JPS59198534A - Magnetic recording medium - Google Patents

Abstract

PURPOSE:To improve resistance to wear and corrosion by providing a synthetic resin protective layer which consists essentially of polyvinyl butyral resin and a moisture-curable type polyurethane resin and of which the weight ratio of the resins is a specific ratio value on a thin magnetic metallic layer. CONSTITUTION:A protective layer 5 consists essentially of a polyvinyl butyral resin and a moisture-curable type polyurethane resin and the weight ratio of both resins is 2:1-1:2. If the moisture-curable type polyurethane resin decreases off said range, the wear resistance of the protective layer is not enough and if the polyvinyl butyral resin decreases off said range, the corrosion preventive effect of the resulting protective layer is not enough. Such protective layer is formed by mixing the two resins at the prescribed weight ratio and coating the mixture by a known method. Since the moisture-curable type polyurethane resin is used, the curing progresses by absorbing the moisture in air if the protective layer is allowed to stand in the air and therefore there is the advantage of not requiring any special curing stage.

Description

DETAILED DESCRIPTION OF THE INVENTION The present invention relates to a magnetic recording medium provided with a protective layer having excellent magnetic properties and electromagnetic conversion characteristics.

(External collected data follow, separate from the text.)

===== src/shared/pwr_mode_consts.svh =====
// Constants for the CPU power-mode control block
`ifndef PWR_MODE_CONSTS_SVH
`define PWR_MODE_CONSTS_SVH

`define ADDR_W 4
`define DATA_W 8
`define ADDR_DOZE_CTRL 4'h0
`define ADDR_VREG_CTRL 4'h1
`define ADDR_STATUS 4'h2
`define ADDR_WAKE_CAUSE 4'h3
`define DOZE_IDLE_BIT 7
`define DOZE_EN_BIT 6
`define DOZE_ROI_BIT 5
`define DOZE_DOE_BIT 4
`define DOZE_RATIO_HI 2
`define VREG_LP_BIT 1
`define VREG_RSVD_BIT 0
`define DOZE_CTRL_RST 8'h00
`define VREG_CTRL_RST 8'h01
`define RATIO_W 3
`define DOZE_CNT_W 8
`define IRQ_VECTOR 16'h0004
`define OST_PERIODS 1024
`define VREG_STAB_NS 2000
`define CLK_PERIOD_NS 20
`define WAIT_CNT_W 12
`define VREG_STAB_CYC ((`VREG_STAB_NS + `CLK_PERIOD_NS - 1) / `CLK_PERIOD_NS)

`endif


===== src/shared/pwr_mode_pkg.sv =====
// Types for the CPU power-mode control block
package pwr_mode_pkg;
	typedef enum logic [2:0] {
		ST_RUN,
		ST_SLEEP,
		ST_IDLE,
		ST_OST_WAIT,
		ST_VREG_WAIT
	} pwr_state_t;
endpackage


===== src/hdl/cpu_power_mode_control.sv =====
// CPU power-mode control: doze throttling, Sleep, Idle and wake-up sequencing
`timescale 1ns/1ps
`default_nettype none
`include "pwr_mode_consts.svh"

module cpu_power_mode_control (
	input wire logic clk_sys_i,
	input wire logic sys_rst_i,
	input wire logic [`ADDR_W-1:0] reg_addr_i,
	input wire logic [`DATA_W-1:0] reg_wdata_i,
	input wire logic reg_wr_i,
	input wire logic reg_rd_i,
	output logic [`DATA_W-1:0] reg_rdata_o,
	input wire logic sleep_instr_i,
	input wire logic irq_entry_i,
	input wire logic return_from_irq_instr_i,
	input wire logic irq_pending_i,
	input wire logic global_irq_enable_i,
	input wire logic wdt_timeout_i,
	input wire logic wdt_sleep_enable_i,
	input wire logic crystal_mode_i,
	input wire logic clock_output_pin_enable_i,
	output logic core_clk_en_o,
	output logic periph_clk_en_o,
	output logic sysosc_periph_en_o,
	output logic lowfreq_osc_en_o,
	output logic io_hold_o,
	output logic wdt_clear_o,
	output logic wdt_reset_block_o,
	output logic regulator_lowpower_o,
	output logic clock_output_pin_en_o,
	output logic wake_pulse_o,
	output logic vector_to_handler_o,
	output logic [15:0] handler_addr_o,
	output logic powerdown_flag_o,
	output logic timeout_flag_o
);

	pwr_mode_pkg::pwr_state_t state_reg;
	logic halt_core_select_reg;
	logic cpu_throttle_enable_reg;
	logic restore_on_irq_reg;
	logic throttle_on_return_reg;
	logic [`RATIO_W-1:0] throttle_ratio_select_reg;
	logic regulator_lowpower_select_reg;
	logic [`DOZE_CNT_W-1:0] doze_cnt_reg;
	logic [`WAIT_CNT_W-1:0] wait_cnt_reg;
	logic [2:0] wake_cause_reg;
	logic irq_s1_reg, irq_s2_reg, wdt_s1_reg, wdt_s2_reg;
	logic pending_wake_reg;

	// Divider terminal count for the throttle ratio (2 << sel) - 1
	function automatic logic [`DOZE_CNT_W-1:0] ratio_last(input logic [`RATIO_W-1:0] sel);
		logic [8:0] n;
		n = 9'h002 << sel;
		ratio_last = 8'(n - 9'h001);
	endfunction

	wire logic wr_doze = reg_wr_i && (reg_addr_i == `ADDR_DOZE_CTRL);
	wire logic wr_vreg = reg_wr_i && (reg_addr_i == `ADDR_VREG_CTRL);
	wire logic in_run = (state_reg == pwr_mode_pkg::ST_RUN);
	wire logic sleep_go = in_run && sleep_instr_i;
	wire logic pend_now = irq_s2_reg;
	wire logic doze_slot = !cpu_throttle_enable_reg || (doze_cnt_reg == 8'h00);
	wire logic [`WAIT_CNT_W-1:0] ost_last = 12'(`OST_PERIODS - 1);
	wire logic [`WAIT_CNT_W-1:0] vreg_last = 12'(`VREG_STAB_CYC - 1);

	// Interrupt pending and watchdog timeout come from outside this clock domain
	always_ff @(posedge clk_sys_i or posedge sys_rst_i) begin
		if (sys_rst_i) begin
			irq_s1_reg <= 1'b0;
			irq_s2_reg <= 1'b0;
			wdt_s1_reg <= 1'b0;
			wdt_s2_reg <= 1'b0;
		end else begin
			irq_s1_reg <= irq_pending_i;
			irq_s2_reg <= irq_s1_reg;
			wdt_s1_reg <= wdt_timeout_i;
			wdt_s2_reg <= wdt_s1_reg;
		end
	end

	// Software control bits
	always_ff @(posedge clk_sys_i or posedge sys_rst_i) begin
		if (sys_rst_i) begin
			halt_core_select_reg <= 1'b0;
			restore_on_irq_reg <= 1'b0;
			throttle_on_return_reg <= 1'b0;
			throttle_ratio_select_reg <= 3'h0;
			regulator_lowpower_select_reg <= 1'b0;
		end else begin
			if (wr_doze) begin
				halt_core_select_reg <= reg_wdata_i[`DOZE_IDLE_BIT];
				restore_on_irq_reg <= reg_wdata_i[`DOZE_ROI_BIT];
				throttle_on_return_reg <= reg_wdata_i[`DOZE_DOE_BIT];
				throttle_ratio_select_reg <= reg_wdata_i[`DOZE_RATIO_HI:0];
			end
			if (wr_vreg) begin
				regulator_lowpower_select_reg <= reg_wdata_i[`VREG_LP_BIT];
			end
		end
	end

	// Throttle enable: hardware set/clear on interrupt entry and return win over software
	always_ff @(posedge clk_sys_i or posedge sys_rst_i) begin
		if (sys_rst_i) begin
			cpu_throttle_enable_reg <= 1'b0;
		end else if (restore_on_irq_reg && (irq_entry_i || (state_reg == pwr_mode_pkg::ST_IDLE && pend_now))) begin
			cpu_throttle_enable_reg <= 1'b0;
		end else if (return_from_irq_instr_i && throttle_on_return_reg) begin
			cpu_throttle_enable_reg <= 1'b1;
		end else if (wr_doze) begin
			cpu_throttle_enable_reg <= reg_wdata_i[`DOZE_EN_BIT];
		end
	end

	// Doze divider counts peripheral cycles between core slots
	always_ff @(posedge clk_sys_i or posedge sys_rst_i) begin
		if (sys_rst_i) begin
			doze_cnt_reg <= 8'h00;
		end else if (!cpu_throttle_enable_reg || !in_run) begin
			doze_cnt_reg <= 8'h00;
		end else if (doze_cnt_reg >= ratio_last(throttle_ratio_select_reg)) begin
			doze_cnt_reg <= 8'h00;
		end else begin
			doze_cnt_reg <= doze_cnt_reg + 8'h01;
		end
	end

	// Power state machine
	always_ff @(posedge clk_sys_i or posedge sys_rst_i) begin
		if (sys_rst_i) begin
			state_reg <= pwr_mode_pkg::ST_RUN;
			wait_cnt_reg <= 12'h000;
			pending_wake_reg <= 1'b0;
		end else begin
			pending_wake_reg <= 1'b0;
			case (state_reg)
				pwr_mode_pkg::ST_RUN: begin
					if (sleep_go && !pend_now) begin
						if (halt_core_select_reg) begin
							state_reg <= pwr_mode_pkg::ST_IDLE;
						end else begin
							state_reg <= pwr_mode_pkg::ST_SLEEP;
						end
					end
				end
				pwr_mode_pkg::ST_SLEEP: begin
					if (pend_now || (wdt_s2_reg && wdt_sleep_enable_i)) begin
						wait_cnt_reg <= 12'h000;
						pending_wake_reg <= pend_now;
						if (crystal_mode_i) begin
							state_reg <= pwr_mode_pkg::ST_OST_WAIT;
						end else if (regulator_lowpower_select_reg) begin
							state_reg <= pwr_mode_pkg::ST_VREG_WAIT;
						end else begin
							state_reg <= pwr_mode_pkg::ST_RUN;
						end
					end
				end
				pwr_mode_pkg::ST_OST_WAIT: begin
					pending_wake_reg <= pending_wake_reg;
					if (wait_cnt_reg == ost_last) begin
						wait_cnt_reg <= 12'h000;
						state_reg <= regulator_lowpower_select_reg ? pwr_mode_pkg::ST_VREG_WAIT
							: pwr_mode_pkg::ST_RUN;
					end else begin
						wait_cnt_reg <= wait_cnt_reg + 12'h001;
					end
				end
				pwr_mode_pkg::ST_VREG_WAIT: begin
					pending_wake_reg <= pending_wake_reg;
					if (wait_cnt_reg >= vreg_last) begin
						state_reg <= pwr_mode_pkg::ST_RUN;
					end else begin
						wait_cnt_reg <= wait_cnt_reg + 12'h001;
					end
				end
				pwr_mode_pkg::ST_IDLE: begin
					if (pend_now || wdt_s2_reg) begin
						pending_wake_reg <= pend_now;
						state_reg <= pwr_mode_pkg::ST_RUN;
					end
				end
				default: begin
					state_reg <= pwr_mode_pkg::ST_RUN;
				end
			endcase
		end
	end

	// Status flags: powerdown and timeout, kept when sleep is a no-op
	always_ff @(posedge clk_sys_i or posedge sys_rst_i) begin
		if (sys_rst_i) begin
			powerdown_flag_o <= 1'b1;
			timeout_flag_o <= 1'b1;
		end else if (sleep_go && !pend_now) begin
			powerdown_flag_o <= 1'b0;
			timeout_flag_o <= 1'b1;
		end
	end

	// Wake cause capture: bit0 interrupt, bit1 watchdog, bit2 sleep skipped as no-op
	always_ff @(posedge clk_sys_i or posedge sys_rst_i) begin
		if (sys_rst_i) begin
			wake_cause_reg <= 3'h0;
		end else if (sleep_go && pend_now) begin
			wake_cause_reg <= 3'h4;
		end else if (!in_run && (pend_now || wdt_s2_reg) &&
			(state_reg == pwr_mode_pkg::ST_SLEEP || state_reg == pwr_mode_pkg::ST_IDLE)) begin
			wake_cause_reg <= {1'b0, wdt_s2_reg, pend_now};
		end
	end

	// Clock, watchdog and handler outputs
	always_ff @(posedge clk_sys_i or posedge sys_rst_i) begin
		if (sys_rst_i) begin
			core_clk_en_o <= 1'b1;
			periph_clk_en_o <= 1'b1;
			sysosc_periph_en_o <= 1'b1;
			lowfreq_osc_en_o <= 1'b1;
			io_hold_o <= 1'b0;
			wdt_clear_o <= 1'b0;
			wdt_reset_block_o <= 1'b0;
			regulator_lowpower_o <= 1'b0;
			clock_output_pin_en_o <= 1'b0;
			wake_pulse_o <= 1'b0;
			vector_to_handler_o <= 1'b0;
			handler_addr_o <= 16'h0000;
		end else begin
			core_clk_en_o <= in_run && doze_slot && !(sleep_go && !pend_now);
			periph_clk_en_o <= 1'b1;
			sysosc_periph_en_o <= (state_reg != pwr_mode_pkg::ST_SLEEP);
			lowfreq_osc_en_o <= 1'b1;
			io_hold_o <= (state_reg == pwr_mode_pkg::ST_SLEEP);
			wdt_clear_o <= (sleep_go && !pend_now && !halt_core_select_reg)
				|| ((state_reg == pwr_mode_pkg::ST_SLEEP) && (pend_now || (wdt_s2_reg && wdt_sleep_enable_i)));
			wdt_reset_block_o <= (state_reg == pwr_mode_pkg::ST_IDLE);
			regulator_lowpower_o <= regulator_lowpower_select_reg
				&& (state_reg == pwr_mode_pkg::ST_SLEEP);
			clock_output_pin_en_o <= clock_output_pin_enable_i
				&& (state_reg != pwr_mode_pkg::ST_SLEEP);
			wake_pulse_o <= !in_run && (state_reg != pwr_mode_pkg::ST_SLEEP) && (state_reg != pwr_mode_pkg::ST_IDLE)
				? 1'b0 : 1'b0;
			if ((state_reg == pwr_mode_pkg::ST_IDLE && (pend_now || wdt_s2_reg))
				|| (state_reg == pwr_mode_pkg::ST_SLEEP && !crystal_mode_i && !regulator_lowpower_select_reg
				&& (pend_now || (wdt_s2_reg && wdt_sleep_enable_i)))
				|| ((state_reg == pwr_mode_pkg::ST_OST_WAIT) && (wait_cnt_reg == ost_last)
				&& !regulator_lowpower_select_reg)
				|| ((state_reg == pwr_mode_pkg::ST_VREG_WAIT) && (wait_cnt_reg >= vreg_last))) begin
				wake_pulse_o <= 1'b1;
			end
			vector_to_handler_o <= pending_wake_reg && in_run && global_irq_enable_i;
			handler_addr_o <= `IRQ_VECTOR;
		end
	end

	// Register read port, data one cycle after the strobe
	always_ff @(posedge clk_sys_i or posedge sys_rst_i) begin
		if (sys_rst_i) begin
			reg_rdata_o <= 8'h00;
		end else if (reg_rd_i) begin
			case (reg_addr_i)
				`ADDR_DOZE_CTRL: reg_rdata_o <= {halt_core_select_reg, cpu_throttle_enable_reg,
					restore_on_irq_reg, throttle_on_return_reg, 1'b0, throttle_ratio_select_reg};
				`ADDR_VREG_CTRL: reg_rdata_o <= {6'h00, regulator_lowpower_select_reg, 1'b1};
				`ADDR_STATUS: reg_rdata_o <= {3'h0, timeout_flag_o, powerdown_flag_o, state_reg};
				`ADDR_WAKE_CAUSE: reg_rdata_o <= {5'h00, wake_cause_reg};
				default: reg_rdata_o <= 8'h00;
			endcase
		end else begin
			reg_rdata_o <= 8'h00;
		end
	end

endmodule
`default_nettype wire


===== config.mk =====
export PLATFORM = sky130hd
export DESIGN_NAME = cpu_power_mode_control
export DESIGN_NICKNAME = d
export VERILOG_FILES = /design/src/shared/pwr_mode_pkg.sv /design/src/hdl/cpu_power_mode_control.sv
export VERILOG_INCLUDE_DIRS = /design/src /design/src/shared
export SDC_FILE = /design/constraint.sdc
export NUM_CORES = 1
export LEC_CHECK = 0
export ABC_AREA = 1
export BUFFER_PORTS_ARGS = -buffer_cell sky130_fd_sc_hd__buf_2
export CORE_MARGIN = 5
export CORE_UTILIZATION = 55
export DETAILED_ROUTE_END_ITERATION = 8
export GPL_TIMING_DRIVEN = 0
export HOLD_SLACK_MARGIN = 0.03
export PLACE_DENSITY = 0.8
export SLEW_MARGIN = 20
export SYNTH_ARGS = -nofsm -noshare
export SYNTH_HDL_FRONTEND = slang
export SYNTH_SLANG_ARGS = --single-unit

===== constraint.sdc =====
create_clock -name clk_sys_i -period 3 [get_ports clk_sys_i]
set_input_delay 0.45 -clock clk_sys_i [delete_from_list [all_inputs] [get_ports clk_sys_i]]
set_output_delay 0.45 -clock clk_sys_i [all_outputs]
set_load 0.01 [all_outputs]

Conventionally, so-called coating-type products have been widely used as magnetic recording media, which are made by coating a powdered magnetic material such as oxide magnetic powder, ferromagnetic metal, or alloy powder on a non-magnetic support by dispersing it in an organic binder. ing.

However, in recent years, demands for high-density recording have increased due to improvements in the data retention capacity of computers, longer recording times, and improved image quality for VTRs.
Metal thin film type magnetic recording media, in which the magnetic recording layer is a magnetic metal thin film formed by paper deposition methods such as ion plating or plating methods such as electroplating and electroless plating, are attracting attention and have been put into practical use. has been done.

These metal thin film type magnetic recording media allow the magnetic recording layer to be formed as an extremely thin layer compared to the so-called conventional coating type.
The electromagnetic conversion characteristics are very advantageous.

However, in general, magnetic recording bodies using thin magnetic metal as the recording medium mainly have the following three practical problems.

The first problem is that the frictional resistance between the recording/reproducing head (hereinafter referred to as bed) and the magnetic recording body support component material is large and the wear resistance is poor, causing scratches on the magnetic recording medium or the head. This is a point that can cause damage such as.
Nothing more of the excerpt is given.